_Exercise_: Find the string "default" in the data, then copy every line where it is found.

_Stored data_:
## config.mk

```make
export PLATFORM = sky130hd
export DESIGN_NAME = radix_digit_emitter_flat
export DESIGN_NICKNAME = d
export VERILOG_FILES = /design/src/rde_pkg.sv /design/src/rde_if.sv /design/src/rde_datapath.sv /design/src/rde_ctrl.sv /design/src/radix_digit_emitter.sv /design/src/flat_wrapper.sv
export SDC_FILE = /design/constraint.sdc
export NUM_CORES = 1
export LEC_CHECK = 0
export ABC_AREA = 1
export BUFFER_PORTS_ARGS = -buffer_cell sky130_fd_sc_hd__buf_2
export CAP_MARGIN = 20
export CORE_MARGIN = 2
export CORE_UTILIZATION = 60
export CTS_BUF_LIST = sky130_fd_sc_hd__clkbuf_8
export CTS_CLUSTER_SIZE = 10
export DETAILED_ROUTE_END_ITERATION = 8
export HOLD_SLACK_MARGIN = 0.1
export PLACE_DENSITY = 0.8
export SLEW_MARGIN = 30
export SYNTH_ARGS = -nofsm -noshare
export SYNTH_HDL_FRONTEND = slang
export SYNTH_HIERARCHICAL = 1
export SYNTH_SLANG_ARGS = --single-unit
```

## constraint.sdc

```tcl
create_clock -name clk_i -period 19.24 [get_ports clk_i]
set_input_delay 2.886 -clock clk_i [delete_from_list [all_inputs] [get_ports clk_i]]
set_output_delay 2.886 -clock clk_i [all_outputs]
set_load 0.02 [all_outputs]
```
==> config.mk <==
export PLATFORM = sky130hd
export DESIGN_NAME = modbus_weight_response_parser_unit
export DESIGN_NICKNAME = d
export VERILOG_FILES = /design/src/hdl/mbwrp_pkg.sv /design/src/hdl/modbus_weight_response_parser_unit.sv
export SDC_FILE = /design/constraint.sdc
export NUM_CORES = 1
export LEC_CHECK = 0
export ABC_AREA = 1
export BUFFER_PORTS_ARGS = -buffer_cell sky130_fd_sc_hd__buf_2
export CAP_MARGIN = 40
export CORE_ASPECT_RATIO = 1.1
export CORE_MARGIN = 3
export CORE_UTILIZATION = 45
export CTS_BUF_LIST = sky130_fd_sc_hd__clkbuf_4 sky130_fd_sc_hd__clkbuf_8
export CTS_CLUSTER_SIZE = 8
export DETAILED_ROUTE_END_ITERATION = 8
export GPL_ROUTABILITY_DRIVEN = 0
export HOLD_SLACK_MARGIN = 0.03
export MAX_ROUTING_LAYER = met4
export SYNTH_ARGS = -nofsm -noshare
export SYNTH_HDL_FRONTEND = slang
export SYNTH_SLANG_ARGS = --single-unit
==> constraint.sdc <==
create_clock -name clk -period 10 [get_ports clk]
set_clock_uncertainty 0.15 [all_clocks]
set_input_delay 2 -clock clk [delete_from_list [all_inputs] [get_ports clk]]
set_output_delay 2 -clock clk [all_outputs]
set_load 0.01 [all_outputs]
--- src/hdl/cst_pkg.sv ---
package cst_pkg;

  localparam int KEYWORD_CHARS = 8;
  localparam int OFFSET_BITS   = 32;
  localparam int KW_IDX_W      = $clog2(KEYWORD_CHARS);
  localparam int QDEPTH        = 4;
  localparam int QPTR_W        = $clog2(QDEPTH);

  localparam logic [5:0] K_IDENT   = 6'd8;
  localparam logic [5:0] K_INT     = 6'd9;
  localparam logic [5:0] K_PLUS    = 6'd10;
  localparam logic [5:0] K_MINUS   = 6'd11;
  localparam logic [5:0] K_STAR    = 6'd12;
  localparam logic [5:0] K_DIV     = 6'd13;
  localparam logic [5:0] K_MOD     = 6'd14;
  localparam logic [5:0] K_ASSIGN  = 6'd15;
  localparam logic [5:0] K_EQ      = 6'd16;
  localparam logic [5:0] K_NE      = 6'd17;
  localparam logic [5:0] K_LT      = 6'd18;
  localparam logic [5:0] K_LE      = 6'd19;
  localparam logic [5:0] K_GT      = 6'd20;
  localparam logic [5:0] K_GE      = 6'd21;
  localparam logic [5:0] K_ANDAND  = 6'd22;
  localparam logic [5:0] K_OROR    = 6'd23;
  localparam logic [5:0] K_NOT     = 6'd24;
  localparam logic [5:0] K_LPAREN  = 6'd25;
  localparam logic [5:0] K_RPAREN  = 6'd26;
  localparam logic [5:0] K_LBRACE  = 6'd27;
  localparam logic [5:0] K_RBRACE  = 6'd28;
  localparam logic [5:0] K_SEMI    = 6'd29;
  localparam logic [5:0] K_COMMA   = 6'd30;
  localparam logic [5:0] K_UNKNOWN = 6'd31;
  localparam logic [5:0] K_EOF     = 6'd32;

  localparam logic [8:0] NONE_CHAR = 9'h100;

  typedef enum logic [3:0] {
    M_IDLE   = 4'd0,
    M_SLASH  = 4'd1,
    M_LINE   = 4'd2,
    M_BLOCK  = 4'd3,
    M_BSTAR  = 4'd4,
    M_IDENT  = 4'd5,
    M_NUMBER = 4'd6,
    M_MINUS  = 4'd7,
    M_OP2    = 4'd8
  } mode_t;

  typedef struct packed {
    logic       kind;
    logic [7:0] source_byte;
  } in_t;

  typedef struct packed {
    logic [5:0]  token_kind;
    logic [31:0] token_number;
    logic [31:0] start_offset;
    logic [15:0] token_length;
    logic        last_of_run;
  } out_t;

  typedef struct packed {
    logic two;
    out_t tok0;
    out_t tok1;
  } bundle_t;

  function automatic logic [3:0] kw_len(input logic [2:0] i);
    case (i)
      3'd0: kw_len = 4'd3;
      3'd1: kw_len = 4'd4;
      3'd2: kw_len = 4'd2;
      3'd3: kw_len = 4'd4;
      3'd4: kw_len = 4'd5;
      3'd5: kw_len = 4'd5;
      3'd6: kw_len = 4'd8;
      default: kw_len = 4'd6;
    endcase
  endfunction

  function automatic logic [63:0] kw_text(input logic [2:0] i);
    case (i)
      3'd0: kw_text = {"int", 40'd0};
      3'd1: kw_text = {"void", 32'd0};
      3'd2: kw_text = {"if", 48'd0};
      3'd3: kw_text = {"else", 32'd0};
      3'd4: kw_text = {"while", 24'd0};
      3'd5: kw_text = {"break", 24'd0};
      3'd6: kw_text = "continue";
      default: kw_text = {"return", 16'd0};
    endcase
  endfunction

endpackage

* * *

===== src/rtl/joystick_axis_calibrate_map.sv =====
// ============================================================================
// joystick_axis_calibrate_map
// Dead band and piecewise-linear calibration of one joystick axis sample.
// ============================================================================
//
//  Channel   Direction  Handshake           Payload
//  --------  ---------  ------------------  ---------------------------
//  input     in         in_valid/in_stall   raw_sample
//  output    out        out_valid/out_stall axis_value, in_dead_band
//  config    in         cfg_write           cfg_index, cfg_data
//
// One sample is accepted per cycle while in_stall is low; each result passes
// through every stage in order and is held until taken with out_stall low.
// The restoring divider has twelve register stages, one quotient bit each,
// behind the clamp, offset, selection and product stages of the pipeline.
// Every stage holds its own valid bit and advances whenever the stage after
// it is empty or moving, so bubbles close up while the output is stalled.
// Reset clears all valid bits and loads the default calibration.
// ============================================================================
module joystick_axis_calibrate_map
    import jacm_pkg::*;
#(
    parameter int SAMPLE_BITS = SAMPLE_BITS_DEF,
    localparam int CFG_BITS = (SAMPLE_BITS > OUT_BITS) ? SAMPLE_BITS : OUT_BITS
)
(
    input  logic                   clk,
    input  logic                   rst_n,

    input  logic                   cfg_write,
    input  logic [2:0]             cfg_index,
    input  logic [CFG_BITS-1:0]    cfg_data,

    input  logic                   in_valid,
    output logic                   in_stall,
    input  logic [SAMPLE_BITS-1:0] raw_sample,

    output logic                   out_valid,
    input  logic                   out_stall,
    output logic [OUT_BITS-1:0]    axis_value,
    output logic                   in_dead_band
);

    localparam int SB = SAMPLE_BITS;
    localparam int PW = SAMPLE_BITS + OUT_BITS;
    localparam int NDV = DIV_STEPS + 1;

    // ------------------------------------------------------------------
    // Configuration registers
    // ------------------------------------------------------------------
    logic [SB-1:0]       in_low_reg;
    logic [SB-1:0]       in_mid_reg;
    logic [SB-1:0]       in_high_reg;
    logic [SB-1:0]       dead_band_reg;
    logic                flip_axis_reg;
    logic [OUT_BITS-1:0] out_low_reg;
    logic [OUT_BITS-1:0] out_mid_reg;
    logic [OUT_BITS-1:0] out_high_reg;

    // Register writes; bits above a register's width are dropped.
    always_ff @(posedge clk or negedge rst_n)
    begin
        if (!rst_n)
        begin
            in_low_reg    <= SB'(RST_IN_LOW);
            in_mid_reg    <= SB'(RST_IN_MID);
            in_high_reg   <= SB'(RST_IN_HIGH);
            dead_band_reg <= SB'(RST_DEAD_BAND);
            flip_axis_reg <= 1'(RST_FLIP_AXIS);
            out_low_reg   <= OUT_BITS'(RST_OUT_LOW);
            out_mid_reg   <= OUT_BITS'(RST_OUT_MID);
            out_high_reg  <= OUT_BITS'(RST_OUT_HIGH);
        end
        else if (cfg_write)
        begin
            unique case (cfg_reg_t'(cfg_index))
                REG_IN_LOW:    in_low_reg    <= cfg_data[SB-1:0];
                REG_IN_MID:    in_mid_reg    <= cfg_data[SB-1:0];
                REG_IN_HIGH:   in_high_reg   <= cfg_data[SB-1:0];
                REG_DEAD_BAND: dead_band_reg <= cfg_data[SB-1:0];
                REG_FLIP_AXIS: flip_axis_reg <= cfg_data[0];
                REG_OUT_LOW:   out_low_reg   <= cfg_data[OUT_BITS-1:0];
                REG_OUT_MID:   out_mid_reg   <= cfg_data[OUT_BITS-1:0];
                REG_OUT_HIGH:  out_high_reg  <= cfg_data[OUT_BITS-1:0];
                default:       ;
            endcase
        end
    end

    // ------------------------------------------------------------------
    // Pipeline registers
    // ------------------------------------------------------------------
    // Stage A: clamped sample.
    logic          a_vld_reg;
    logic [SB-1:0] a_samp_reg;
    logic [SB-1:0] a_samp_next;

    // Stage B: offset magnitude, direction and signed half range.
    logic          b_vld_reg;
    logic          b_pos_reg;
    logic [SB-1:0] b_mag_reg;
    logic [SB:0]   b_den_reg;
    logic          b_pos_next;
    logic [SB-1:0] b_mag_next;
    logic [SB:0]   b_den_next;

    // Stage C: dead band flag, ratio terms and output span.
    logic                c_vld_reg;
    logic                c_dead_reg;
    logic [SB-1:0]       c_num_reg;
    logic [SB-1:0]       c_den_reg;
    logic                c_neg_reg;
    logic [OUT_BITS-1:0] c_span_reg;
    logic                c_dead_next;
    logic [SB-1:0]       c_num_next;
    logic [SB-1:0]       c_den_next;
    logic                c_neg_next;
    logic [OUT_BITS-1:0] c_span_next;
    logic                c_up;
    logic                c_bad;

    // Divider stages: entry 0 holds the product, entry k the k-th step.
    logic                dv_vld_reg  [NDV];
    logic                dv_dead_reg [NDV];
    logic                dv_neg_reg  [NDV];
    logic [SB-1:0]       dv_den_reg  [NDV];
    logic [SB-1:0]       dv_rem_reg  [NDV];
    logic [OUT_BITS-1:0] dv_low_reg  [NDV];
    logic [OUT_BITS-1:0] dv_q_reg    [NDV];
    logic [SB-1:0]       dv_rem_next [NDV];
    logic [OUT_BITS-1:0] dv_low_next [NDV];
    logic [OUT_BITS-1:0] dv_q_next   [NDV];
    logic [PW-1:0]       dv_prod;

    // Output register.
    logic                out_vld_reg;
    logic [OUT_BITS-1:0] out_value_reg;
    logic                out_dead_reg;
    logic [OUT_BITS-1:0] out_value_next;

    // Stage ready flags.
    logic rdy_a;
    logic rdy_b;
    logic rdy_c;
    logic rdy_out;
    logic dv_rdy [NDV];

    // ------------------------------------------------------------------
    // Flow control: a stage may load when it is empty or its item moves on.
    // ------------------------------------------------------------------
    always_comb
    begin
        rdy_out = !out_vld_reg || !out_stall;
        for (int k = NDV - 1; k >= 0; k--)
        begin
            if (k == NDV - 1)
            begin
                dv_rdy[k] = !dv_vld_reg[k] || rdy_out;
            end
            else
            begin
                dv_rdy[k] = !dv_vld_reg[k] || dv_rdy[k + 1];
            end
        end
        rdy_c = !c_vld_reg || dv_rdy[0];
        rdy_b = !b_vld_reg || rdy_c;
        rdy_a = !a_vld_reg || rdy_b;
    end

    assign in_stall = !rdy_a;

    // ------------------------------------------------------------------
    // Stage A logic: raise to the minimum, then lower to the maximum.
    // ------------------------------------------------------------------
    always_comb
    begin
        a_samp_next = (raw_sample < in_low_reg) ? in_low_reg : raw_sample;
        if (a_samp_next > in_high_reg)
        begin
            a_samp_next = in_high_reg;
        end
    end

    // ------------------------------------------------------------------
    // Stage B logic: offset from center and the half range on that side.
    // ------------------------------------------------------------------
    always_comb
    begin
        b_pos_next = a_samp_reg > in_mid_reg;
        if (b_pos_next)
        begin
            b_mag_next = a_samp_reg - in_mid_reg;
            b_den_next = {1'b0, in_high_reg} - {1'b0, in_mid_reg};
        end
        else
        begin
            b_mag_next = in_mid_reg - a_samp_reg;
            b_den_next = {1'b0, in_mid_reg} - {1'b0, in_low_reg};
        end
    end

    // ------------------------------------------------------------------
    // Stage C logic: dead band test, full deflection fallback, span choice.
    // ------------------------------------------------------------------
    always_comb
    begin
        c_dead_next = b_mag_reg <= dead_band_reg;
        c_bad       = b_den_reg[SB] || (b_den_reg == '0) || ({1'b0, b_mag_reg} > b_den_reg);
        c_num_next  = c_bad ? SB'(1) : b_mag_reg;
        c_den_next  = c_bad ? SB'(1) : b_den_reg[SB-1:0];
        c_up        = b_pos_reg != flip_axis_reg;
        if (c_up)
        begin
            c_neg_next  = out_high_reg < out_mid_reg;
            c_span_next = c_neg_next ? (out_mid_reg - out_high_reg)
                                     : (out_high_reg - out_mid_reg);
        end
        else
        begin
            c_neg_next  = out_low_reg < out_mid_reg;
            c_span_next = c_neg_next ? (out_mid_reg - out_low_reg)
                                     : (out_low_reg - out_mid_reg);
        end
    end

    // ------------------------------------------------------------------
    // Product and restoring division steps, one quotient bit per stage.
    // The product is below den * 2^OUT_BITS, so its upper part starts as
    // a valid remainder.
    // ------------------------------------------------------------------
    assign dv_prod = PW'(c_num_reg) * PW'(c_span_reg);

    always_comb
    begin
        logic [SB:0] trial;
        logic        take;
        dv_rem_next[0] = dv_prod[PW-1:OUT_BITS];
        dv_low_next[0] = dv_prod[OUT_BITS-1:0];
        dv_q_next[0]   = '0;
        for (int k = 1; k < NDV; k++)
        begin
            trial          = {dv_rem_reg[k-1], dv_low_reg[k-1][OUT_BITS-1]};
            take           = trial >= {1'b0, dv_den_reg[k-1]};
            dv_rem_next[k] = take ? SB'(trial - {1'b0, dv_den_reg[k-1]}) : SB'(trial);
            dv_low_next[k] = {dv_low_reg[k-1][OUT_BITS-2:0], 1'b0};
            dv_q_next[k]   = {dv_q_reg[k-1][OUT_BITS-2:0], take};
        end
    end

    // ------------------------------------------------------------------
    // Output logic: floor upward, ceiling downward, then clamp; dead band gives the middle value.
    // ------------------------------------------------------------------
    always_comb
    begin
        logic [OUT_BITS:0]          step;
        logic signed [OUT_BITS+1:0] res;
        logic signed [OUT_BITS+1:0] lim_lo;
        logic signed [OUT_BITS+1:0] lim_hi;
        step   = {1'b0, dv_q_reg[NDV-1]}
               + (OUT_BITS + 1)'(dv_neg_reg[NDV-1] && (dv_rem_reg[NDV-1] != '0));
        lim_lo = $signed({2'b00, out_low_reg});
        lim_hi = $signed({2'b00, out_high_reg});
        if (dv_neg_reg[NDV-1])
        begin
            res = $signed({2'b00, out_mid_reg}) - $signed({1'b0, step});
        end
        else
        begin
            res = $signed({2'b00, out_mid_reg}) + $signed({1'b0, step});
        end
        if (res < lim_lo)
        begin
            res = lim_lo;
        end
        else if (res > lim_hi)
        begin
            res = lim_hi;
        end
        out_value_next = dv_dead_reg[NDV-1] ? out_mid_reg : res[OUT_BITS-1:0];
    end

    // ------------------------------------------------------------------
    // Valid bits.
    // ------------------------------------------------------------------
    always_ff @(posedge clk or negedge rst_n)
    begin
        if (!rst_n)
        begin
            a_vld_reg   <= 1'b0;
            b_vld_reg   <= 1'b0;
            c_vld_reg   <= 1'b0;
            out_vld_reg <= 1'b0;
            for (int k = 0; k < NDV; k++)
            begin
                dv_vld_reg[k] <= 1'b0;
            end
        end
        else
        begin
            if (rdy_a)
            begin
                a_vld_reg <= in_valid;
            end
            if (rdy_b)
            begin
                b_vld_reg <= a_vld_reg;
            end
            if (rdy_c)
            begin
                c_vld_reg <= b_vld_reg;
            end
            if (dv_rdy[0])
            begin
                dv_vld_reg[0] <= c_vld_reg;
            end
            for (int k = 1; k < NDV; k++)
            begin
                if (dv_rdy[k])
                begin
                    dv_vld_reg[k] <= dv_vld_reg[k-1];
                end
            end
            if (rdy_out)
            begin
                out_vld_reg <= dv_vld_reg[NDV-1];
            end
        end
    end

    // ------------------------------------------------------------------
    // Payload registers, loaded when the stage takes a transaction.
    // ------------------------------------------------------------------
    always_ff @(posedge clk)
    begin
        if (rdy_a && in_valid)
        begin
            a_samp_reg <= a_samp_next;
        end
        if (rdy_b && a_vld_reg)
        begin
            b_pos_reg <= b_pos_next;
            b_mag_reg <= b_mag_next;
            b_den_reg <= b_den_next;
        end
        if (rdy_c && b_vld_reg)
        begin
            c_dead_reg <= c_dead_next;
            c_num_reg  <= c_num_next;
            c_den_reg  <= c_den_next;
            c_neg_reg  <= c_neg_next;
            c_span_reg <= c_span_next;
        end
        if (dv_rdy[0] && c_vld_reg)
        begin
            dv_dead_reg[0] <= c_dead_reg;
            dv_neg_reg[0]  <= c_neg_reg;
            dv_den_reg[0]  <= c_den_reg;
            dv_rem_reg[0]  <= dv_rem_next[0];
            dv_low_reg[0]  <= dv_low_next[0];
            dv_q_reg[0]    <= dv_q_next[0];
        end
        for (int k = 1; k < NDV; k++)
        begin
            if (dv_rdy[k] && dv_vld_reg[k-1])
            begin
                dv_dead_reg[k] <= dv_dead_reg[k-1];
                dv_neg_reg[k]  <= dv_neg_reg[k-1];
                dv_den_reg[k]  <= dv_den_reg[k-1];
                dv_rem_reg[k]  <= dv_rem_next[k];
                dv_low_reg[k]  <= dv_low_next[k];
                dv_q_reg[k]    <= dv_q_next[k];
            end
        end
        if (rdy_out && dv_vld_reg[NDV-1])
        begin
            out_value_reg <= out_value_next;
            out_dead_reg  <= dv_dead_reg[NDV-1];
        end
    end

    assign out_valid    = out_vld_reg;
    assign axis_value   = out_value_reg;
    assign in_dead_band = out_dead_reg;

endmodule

_Written response_:
      default: kw_len = 4'd6;
      default: kw_text = {"return", 16'd0};
// Reset clears all valid bits and loads the default calibration.
                default:       ;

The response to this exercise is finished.